» Brief
Your task is to show every line in the listing below that includes "myscripts".

**** Information

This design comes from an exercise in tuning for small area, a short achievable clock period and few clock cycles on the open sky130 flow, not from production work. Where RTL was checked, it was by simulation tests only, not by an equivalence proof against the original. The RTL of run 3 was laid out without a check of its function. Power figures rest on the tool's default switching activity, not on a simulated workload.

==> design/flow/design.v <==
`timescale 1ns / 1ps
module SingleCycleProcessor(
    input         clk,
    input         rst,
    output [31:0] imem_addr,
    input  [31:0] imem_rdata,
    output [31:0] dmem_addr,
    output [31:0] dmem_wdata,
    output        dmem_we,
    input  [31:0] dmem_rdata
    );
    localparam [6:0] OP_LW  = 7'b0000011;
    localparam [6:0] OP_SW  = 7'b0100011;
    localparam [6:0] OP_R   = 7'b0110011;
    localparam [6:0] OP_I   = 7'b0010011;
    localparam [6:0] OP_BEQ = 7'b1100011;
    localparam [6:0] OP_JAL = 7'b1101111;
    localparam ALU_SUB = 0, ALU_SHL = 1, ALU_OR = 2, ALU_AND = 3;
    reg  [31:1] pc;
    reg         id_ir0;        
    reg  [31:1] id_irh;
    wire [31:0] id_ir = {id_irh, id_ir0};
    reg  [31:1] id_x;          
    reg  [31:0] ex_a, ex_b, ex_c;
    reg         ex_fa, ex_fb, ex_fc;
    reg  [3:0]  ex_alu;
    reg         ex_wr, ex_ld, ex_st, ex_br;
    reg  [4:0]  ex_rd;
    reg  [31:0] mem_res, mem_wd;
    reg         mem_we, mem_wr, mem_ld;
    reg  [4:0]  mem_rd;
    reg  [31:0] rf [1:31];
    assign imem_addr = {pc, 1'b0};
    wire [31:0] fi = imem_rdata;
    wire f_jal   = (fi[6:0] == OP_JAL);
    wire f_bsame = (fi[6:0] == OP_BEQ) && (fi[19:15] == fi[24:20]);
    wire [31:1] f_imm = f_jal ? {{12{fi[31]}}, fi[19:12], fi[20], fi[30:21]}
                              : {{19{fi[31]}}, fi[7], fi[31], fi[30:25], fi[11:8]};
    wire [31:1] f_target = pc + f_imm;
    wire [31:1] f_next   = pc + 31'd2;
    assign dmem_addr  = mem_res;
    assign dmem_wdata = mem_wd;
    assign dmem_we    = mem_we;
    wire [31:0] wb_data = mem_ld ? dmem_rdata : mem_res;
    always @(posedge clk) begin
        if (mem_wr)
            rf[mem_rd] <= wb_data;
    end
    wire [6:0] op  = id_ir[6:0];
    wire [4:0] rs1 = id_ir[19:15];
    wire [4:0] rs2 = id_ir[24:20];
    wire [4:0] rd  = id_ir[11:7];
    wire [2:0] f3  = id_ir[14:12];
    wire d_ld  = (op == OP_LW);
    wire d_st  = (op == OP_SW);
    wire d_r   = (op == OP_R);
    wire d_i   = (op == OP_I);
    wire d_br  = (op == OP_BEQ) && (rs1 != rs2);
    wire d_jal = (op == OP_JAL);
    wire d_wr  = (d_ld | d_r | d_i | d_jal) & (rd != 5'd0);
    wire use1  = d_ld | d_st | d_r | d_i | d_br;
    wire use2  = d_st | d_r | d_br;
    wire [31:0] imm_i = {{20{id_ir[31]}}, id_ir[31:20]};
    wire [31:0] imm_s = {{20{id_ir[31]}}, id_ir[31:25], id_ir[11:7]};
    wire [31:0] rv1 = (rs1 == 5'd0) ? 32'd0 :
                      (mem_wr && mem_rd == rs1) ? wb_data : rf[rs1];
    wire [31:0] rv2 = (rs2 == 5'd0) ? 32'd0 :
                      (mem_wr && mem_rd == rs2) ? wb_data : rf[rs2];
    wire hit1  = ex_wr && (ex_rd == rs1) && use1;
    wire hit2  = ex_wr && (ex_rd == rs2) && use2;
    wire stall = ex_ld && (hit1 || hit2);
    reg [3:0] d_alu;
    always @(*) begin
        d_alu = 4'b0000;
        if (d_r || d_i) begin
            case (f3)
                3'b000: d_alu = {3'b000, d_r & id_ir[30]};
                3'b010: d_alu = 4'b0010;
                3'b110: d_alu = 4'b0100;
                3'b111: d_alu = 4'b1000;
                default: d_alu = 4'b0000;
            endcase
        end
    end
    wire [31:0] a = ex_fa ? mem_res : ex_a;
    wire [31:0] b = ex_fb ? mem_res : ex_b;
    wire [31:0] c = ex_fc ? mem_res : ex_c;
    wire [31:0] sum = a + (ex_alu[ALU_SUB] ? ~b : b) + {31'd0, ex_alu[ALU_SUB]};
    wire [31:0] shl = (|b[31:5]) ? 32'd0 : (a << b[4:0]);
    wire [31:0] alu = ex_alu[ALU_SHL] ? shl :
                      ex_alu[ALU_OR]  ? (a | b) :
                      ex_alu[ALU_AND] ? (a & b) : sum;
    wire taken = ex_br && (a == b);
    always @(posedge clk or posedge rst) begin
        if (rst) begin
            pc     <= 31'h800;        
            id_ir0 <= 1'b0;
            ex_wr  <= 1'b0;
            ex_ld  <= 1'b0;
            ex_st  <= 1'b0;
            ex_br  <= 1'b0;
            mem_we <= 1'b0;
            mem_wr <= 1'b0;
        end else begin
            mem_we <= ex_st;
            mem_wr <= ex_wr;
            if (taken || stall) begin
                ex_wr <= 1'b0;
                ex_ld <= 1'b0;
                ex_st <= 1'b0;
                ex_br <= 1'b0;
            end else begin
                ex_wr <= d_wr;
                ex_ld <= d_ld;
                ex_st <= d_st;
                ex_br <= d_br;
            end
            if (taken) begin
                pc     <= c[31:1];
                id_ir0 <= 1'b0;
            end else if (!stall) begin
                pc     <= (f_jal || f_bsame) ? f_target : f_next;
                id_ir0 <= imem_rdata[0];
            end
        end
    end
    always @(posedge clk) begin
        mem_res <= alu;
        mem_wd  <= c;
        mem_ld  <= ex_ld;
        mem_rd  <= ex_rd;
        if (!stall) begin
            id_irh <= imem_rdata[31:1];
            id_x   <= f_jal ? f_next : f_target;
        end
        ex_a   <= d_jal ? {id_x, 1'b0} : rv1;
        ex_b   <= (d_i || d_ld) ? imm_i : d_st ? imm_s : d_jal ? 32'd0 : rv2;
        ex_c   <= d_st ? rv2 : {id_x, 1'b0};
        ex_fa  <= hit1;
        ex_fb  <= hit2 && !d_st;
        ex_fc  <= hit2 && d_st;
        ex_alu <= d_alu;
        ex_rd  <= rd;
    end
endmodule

********
**** Information

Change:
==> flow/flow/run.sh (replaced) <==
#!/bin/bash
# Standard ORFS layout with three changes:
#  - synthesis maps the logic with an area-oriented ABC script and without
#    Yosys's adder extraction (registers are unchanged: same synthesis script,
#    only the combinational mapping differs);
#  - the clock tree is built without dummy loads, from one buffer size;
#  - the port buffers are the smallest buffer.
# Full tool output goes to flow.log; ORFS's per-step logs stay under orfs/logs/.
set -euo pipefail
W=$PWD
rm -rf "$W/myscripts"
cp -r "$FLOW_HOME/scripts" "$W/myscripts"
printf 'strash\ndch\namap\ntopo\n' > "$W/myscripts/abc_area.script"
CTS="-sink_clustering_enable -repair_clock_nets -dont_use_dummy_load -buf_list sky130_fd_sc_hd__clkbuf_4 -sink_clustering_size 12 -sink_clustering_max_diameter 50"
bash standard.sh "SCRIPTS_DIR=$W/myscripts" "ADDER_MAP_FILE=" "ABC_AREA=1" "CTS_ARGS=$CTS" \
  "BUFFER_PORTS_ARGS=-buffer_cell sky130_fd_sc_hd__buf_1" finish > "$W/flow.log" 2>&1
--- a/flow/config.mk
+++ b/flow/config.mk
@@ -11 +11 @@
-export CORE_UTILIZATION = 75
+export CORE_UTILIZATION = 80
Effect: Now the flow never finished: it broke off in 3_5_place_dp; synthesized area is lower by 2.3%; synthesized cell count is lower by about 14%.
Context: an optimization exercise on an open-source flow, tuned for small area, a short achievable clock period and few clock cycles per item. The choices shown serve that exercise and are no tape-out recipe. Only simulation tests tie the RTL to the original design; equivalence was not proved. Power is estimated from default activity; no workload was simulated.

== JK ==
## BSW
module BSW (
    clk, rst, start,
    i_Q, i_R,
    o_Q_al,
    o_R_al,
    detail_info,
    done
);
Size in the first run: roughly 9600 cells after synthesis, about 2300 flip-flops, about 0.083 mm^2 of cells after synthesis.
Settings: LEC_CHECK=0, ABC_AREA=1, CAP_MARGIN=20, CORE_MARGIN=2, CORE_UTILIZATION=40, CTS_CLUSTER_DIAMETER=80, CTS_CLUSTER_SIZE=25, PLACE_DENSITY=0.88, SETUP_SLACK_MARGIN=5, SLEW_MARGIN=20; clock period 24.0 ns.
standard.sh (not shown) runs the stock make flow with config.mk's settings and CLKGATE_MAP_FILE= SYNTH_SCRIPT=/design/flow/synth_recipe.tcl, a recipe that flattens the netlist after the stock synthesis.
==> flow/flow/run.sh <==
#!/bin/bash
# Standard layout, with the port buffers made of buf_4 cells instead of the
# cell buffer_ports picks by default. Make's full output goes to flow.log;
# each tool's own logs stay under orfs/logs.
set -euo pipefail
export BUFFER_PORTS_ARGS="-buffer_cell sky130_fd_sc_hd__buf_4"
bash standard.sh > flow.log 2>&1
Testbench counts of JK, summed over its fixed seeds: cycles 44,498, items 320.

********

» Reply
rm -rf "$W/myscripts"
cp -r "$FLOW_HOME/scripts" "$W/myscripts"
printf 'strash\ndch\namap\ntopo\n' > "$W/myscripts/abc_area.script"
bash standard.sh "SCRIPTS_DIR=$W/myscripts" "ADDER_MAP_FILE=" "ABC_AREA=1" "CTS_ARGS=$CTS" \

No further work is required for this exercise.